The children are all wearing the same dress and the same expression, only the color of their skin is different.  An interviewer asks the little girl “who is the smart child?” “who is the mean child?” Over and over the little girl assigns all of the positive characteristics to the white children and all of the negative characteristics to the darkest skinned child.

I sat and watched, saddened and a little heartbroken until the interviewer asked the girl “Why is she the good child” and the little girl says “Because I think she looks like me.”

That really got my attention.

I’ve always thought of racism as a great evil that is taught, that somehow, for some reason we teach children to hate.  But I found her answer very illuminating.  Don’t we, as adults, assume the best of the people are who are most like us? Could the roots of racism really be that simple?

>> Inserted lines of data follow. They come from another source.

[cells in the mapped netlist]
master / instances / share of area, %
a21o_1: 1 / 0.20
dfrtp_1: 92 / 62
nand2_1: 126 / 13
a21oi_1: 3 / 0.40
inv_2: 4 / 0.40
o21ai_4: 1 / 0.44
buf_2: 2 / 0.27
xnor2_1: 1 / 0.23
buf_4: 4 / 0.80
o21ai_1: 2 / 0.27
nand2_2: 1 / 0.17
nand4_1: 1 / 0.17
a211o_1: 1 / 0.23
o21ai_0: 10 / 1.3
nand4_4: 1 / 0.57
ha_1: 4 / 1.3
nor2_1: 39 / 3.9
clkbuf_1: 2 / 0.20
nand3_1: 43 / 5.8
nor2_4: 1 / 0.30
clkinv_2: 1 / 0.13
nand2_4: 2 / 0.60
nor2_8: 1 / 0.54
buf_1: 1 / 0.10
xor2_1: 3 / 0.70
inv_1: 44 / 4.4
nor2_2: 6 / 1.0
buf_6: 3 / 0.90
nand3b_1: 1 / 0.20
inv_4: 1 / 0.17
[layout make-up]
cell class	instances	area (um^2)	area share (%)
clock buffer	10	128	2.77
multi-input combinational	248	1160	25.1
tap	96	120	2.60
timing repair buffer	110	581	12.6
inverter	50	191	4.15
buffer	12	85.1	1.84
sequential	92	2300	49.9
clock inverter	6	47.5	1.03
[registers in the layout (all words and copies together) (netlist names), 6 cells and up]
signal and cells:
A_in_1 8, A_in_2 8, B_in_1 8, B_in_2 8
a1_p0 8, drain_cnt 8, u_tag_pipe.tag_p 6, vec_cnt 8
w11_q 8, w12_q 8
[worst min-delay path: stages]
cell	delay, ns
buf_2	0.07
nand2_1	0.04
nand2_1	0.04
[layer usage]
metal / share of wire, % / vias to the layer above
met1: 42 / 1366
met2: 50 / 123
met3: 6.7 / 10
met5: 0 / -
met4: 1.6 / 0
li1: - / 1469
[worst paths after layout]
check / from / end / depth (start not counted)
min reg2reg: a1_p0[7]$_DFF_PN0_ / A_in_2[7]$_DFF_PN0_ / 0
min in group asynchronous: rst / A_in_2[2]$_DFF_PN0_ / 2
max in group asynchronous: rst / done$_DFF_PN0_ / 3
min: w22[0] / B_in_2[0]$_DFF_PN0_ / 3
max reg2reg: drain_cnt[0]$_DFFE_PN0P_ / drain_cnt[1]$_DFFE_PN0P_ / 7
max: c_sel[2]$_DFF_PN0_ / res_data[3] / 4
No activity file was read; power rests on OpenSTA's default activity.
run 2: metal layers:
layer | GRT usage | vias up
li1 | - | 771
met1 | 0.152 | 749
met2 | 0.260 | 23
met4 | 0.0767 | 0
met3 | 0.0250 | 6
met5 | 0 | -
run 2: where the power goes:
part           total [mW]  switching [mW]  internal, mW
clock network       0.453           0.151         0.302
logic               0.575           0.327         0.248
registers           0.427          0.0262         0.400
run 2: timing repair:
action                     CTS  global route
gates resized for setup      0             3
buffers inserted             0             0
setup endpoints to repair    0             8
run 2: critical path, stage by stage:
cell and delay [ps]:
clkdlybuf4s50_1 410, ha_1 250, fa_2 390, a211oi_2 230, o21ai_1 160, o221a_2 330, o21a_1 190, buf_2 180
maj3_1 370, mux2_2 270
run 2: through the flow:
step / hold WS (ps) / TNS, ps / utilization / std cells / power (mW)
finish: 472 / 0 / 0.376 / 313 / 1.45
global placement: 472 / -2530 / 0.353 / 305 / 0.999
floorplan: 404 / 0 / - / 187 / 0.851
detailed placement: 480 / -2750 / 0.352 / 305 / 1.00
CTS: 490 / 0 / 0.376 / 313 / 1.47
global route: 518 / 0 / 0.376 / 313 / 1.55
**src/rtl/lsu_pkg.sv**
```systemverilog
// Load/store unit shared types.
// Size codes, FSM states and the alignment rule.
package lsu_pkg;

    typedef enum logic [1:0] {
        SZ_BYTE    = 2'd0,
        SZ_HALF    = 2'd1,
        SZ_WORD    = 2'd2,
        SZ_ILLEGAL = 2'd3
    } size_e;

    typedef enum logic [1:0] {
        IDLE  = 2'd0,
        WRITE = 2'd1,
        READ  = 2'd2,
        RESP  = 2'd3
    } state_e;

    function automatic logic is_misaligned(
        input size_e      size,
        input logic [1:0] off
    );
        case (size)
            SZ_BYTE: is_misaligned = 1'b0;
            SZ_HALF: is_misaligned = off[0];
            SZ_WORD: is_misaligned = |off;
            default: is_misaligned = 1'b1;
        endcase
    endfunction

endpackage

```
**src/rtl/lsu_align.sv**
```systemverilog
// Lane logic for the load/store unit.
// Store strobes/replication and load extract/extend.
module lsu_align
    import lsu_pkg::*;
(
    input  size_e       st_size,
    input  logic [1:0]  st_off,
    input  logic [31:0] st_data,
    output logic        st_misalign,
    output logic [3:0]  st_wstrb,
    output logic [31:0] st_wdata,
    input  size_e       ld_size,
    input  logic        ld_signed,
    input  logic [1:0]  ld_off,
    input  logic [31:0] ld_data,
    output logic [31:0] ld_result
);

    logic [31:0] shifted;

    assign st_misalign = is_misaligned(st_size, st_off);
    assign shifted     = ld_data >> {ld_off, 3'b000};

    // Store: strobe the addressed lanes, replicate data across the word
    always_comb begin
        st_wstrb = 4'b0000;
        st_wdata = 32'h0;
        case (st_size)
            SZ_BYTE: begin
                st_wstrb = 4'b0001 << st_off;
                st_wdata = {4{st_data[7:0]}};
            end
            SZ_HALF: begin
                st_wstrb = 4'b0011 << st_off;
                st_wdata = {2{st_data[15:0]}};
            end
            SZ_WORD: begin
                st_wstrb = 4'b1111;
                st_wdata = st_data;
            end
            default: begin
                st_wstrb = 4'b0000;
                st_wdata = 32'h0;
            end
        endcase
    end

    // Load: pick the addressed lane and sign- or zero-extend it
    always_comb begin
        ld_result = 32'h0;
        case (ld_size)
            SZ_BYTE: ld_result = {{24{ld_signed & shifted[7]}},
                                  shifted[7:0]};
            SZ_HALF: ld_result = {{16{ld_signed & shifted[15]}},
                                  shifted[15:0]};
            SZ_WORD: ld_result = shifted;
            default: ld_result = 32'h0;
        endcase
    end

endmodule

```
**src/rtl/load_store_unit.sv**
```systemverilog
// CPU-side load/store initiator for the cache CPU port.
// Byte-addressed requests in, word-addressed cache accesses out.
module load_store_unit
    import lsu_pkg::*;
#(
    parameter int BITS         = 32,
    parameter int ADDRESS_BITS = 28
) (
    input  logic                    CLK,
    input  logic                    RST,
    input  logic                    req_valid,
    output logic                    req_ready,
    input  logic                    req_write,
    input  logic [1:0]              req_size,
    input  logic                    req_signed,
    input  logic [ADDRESS_BITS+1:0] req_addr,
    input  logic [BITS-1:0]         req_wdata,
    output logic                    resp_valid,
    output logic [BITS-1:0]         resp_rdata,
    output logic                    resp_misalign,
    output logic [ADDRESS_BITS-1:0] mem_addr,
    output logic [BITS-1:0]         mem_wdata,
    output logic [3:0]              mem_wstrb,
    output logic                    mem_wr_valid,
    input  logic                    mem_wr_ready,
    output logic                    mem_rd_ready,
    input  logic                    mem_rd_valid,
    input  logic [BITS-1:0]         mem_rdata
);

    if (BITS != 32) begin : g_bits_check
        $error("load_store_unit: only BITS=32 is supported");
    end

    state_e      state;
    size_e       lat_size;
    logic        lat_signed;
    logic [1:0]  lat_off;
    logic        st_misalign;
    logic [3:0]  st_wstrb;
    logic [31:0] st_wdata;
    logic [31:0] ld_result;

    lsu_align u_align (
        .st_size     (size_e'(req_size)),
        .st_off      (req_addr[1:0]),
        .st_data     (req_wdata),
        .st_misalign (st_misalign),
        .st_wstrb    (st_wstrb),
        .st_wdata    (st_wdata),
        .ld_size     (lat_size),
        .ld_signed   (lat_signed),
        .ld_off      (lat_off),
        .ld_data     (mem_rdata),
        .ld_result   (ld_result)
    );

    // Ready only while idle and out of reset
    assign req_ready = (state == IDLE) && !RST;

    // Request FSM; every response and cache-side output is registered
    always_ff @(posedge CLK or posedge RST) begin
        if (RST) begin
            state         <= IDLE;
            lat_size      <= SZ_BYTE;
            lat_signed    <= 1'b0;
            lat_off       <= 2'b00;
            resp_valid    <= 1'b0;
            resp_rdata    <= '0;
            resp_misalign <= 1'b0;
            mem_addr      <= '0;
            mem_wdata     <= '0;
            mem_wstrb     <= 4'b0000;
            mem_wr_valid  <= 1'b0;
            mem_rd_ready  <= 1'b0;
        end else begin
            unique case (state)
                IDLE: begin
                    if (req_valid) begin
                        lat_size   <= size_e'(req_size);
                        lat_signed <= req_signed;
                        lat_off    <= req_addr[1:0];
                        if (st_misalign) begin
                            resp_valid    <= 1'b1;
                            resp_misalign <= 1'b1;
                            resp_rdata    <= '0;
                            state         <= RESP;
                        end else if (req_write) begin
                            mem_addr     <= req_addr[ADDRESS_BITS+1:2];
                            mem_wdata    <= st_wdata;
                            mem_wstrb    <= st_wstrb;
                            mem_wr_valid <= 1'b1;
                            state        <= WRITE;
                        end else begin
                            mem_addr     <= req_addr[ADDRESS_BITS+1:2];
                            mem_rd_ready <= 1'b1;
                            state        <= READ;
                        end
                    end
                end
                WRITE: begin
                    if (mem_wr_ready) begin
                        mem_wr_valid <= 1'b0;
                        resp_valid   <= 1'b1;
                        resp_rdata   <= '0;
                        state        <= RESP;
                    end
                end
                READ: begin
                    if (mem_rd_valid) begin
                        mem_rd_ready <= 1'b0;
                        resp_valid   <= 1'b1;
                        resp_rdata   <= ld_result;
                        state        <= RESP;
                    end
                end
                RESP: begin
                    resp_valid    <= 1'b0;
                    resp_misalign <= 1'b0;
                    resp_rdata    <= '0;
                    state         <= IDLE;
                end
            endcase
        end
    end

endmodule

```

Just because it’s a natural response certainly doesn’t mean it’s acceptable or good and it doesn’t excuse us from taking active steps to combat our own wrong thinking. Later on in the clip, the girl’s mother fights back tears as she whispers “I guess she just hasn’t been exposed.”   I wonder about my own childhood – were the children in my story books the same color as I am? Were the dolls I played with?

I know that part of what made Star Wars such a game changer is that Lucas intentionally played with this thinking.  In the movies the Jedis, the good guys, all wear dark colors while the Storm Troopers, the harbingers of evil, are clad in sparkling white.

It’s easy to watch this little girl and think “wow, that’s sad” but what do I see when I look at my own thinking? What do you see when you look at yours?

How do you combat the mistaken thought that “people who look like me are better”?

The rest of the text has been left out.